The connector does not capture changes in any database whose name is not in includedDatabases
. By default, the connector captures changes in all databases. Do not also set the excludedDatabases
connector configuration property.
includedTables
- Type: object
- Dynamic: ✔️
- Required: ❌
An optional, comma-separated list of regular expressions that match fully-qualified table identifiers of tables whose changes you want to capture.

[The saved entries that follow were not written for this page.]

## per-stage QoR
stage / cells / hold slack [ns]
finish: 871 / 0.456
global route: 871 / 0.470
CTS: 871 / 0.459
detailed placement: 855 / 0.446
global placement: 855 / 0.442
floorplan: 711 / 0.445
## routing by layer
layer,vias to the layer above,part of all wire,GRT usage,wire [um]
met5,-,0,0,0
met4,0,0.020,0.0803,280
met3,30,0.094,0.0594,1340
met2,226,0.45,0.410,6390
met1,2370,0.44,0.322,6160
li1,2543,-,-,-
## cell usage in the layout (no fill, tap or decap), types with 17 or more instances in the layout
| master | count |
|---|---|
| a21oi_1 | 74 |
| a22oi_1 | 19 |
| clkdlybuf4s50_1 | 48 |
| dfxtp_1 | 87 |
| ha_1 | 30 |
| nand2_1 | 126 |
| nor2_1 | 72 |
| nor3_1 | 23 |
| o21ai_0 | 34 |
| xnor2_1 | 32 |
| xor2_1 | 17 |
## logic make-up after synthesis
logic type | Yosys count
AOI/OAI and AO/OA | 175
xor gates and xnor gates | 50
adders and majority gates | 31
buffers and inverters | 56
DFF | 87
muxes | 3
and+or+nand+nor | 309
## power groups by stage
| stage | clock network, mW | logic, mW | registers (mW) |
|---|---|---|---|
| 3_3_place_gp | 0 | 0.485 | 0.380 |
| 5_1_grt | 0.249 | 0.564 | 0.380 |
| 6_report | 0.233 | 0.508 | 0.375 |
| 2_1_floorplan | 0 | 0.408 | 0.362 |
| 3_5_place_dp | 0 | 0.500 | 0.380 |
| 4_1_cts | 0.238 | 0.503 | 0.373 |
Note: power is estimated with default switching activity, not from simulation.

The connector does not capture changes in any table not included in includedTables
. Each identifier is of the form databaseName.tableName. By default, the connector captures changes in every non-system table in each database whose changes are being captured. Do not also specify the excludedTables
connector configuration property.
maxDuration
- Type: string
- Dynamic: ❌
- Required: ❌
- Format:
duration
The max total processing duration
It's not an hard limit and is evaluated every second
maxRecords
- Type: integer
- Dynamic: ❌
- Required: ❌
The max number of rows to fetch before stopping
It's not an hard limit and is evaluated every second
maxWait
- Type: string
- Dynamic: ❌
- Required: ❌
- Default:
10.000000000
- Format:
duration
The max duration waiting for new rows
It's not an hard limit and is evaluated every second
password
- Type: string
- Dynamic: ✔️
- Required: ❌
Password on the remote server
properties
- Type: object
- SubType: string
- Dynamic: ✔️
- Required: ❌
Additional configuration properties
Any additional configuration properties that is valid for the current driver
sslCert
- Type: string
- Dynamic: ✔️
- Required: ❌
The SSL certificate for the client.
Must be a PEM encoded certificate
sslKey
- Type: string
- Dynamic: ✔️
- Required: ❌
The SSL private key of the client.
Must be a PEM encoded key
sslKeyPassword
- Type: string
- Dynamic: ✔️
- Required: ❌
The password to access the client private key
sslKey
.
sslMode
- Type: string
- Dynamic: ❌
- Required: ❌
- Default:
DISABLE
- Possible Values:
DISABLE
REQUIRE
VERIFY_CA
VERIFY_FULL
Whether to use an encrypted connection to the PostgreSQL server. Options include:
DISABLE
uses an unencrypted connection.REQUIRE
uses a secure (encrypted) connection, and fails if one cannot be established.VERIFY_CA
behaves like require but also verifies the server TLS certificate against the configured Certificate Authority (CA) certificates, or fails if no valid matching CA certificates are found.VERIFY_FULL
behaves like verify-ca but also verifies that the server certificate matches the host to which the connector is trying to connect.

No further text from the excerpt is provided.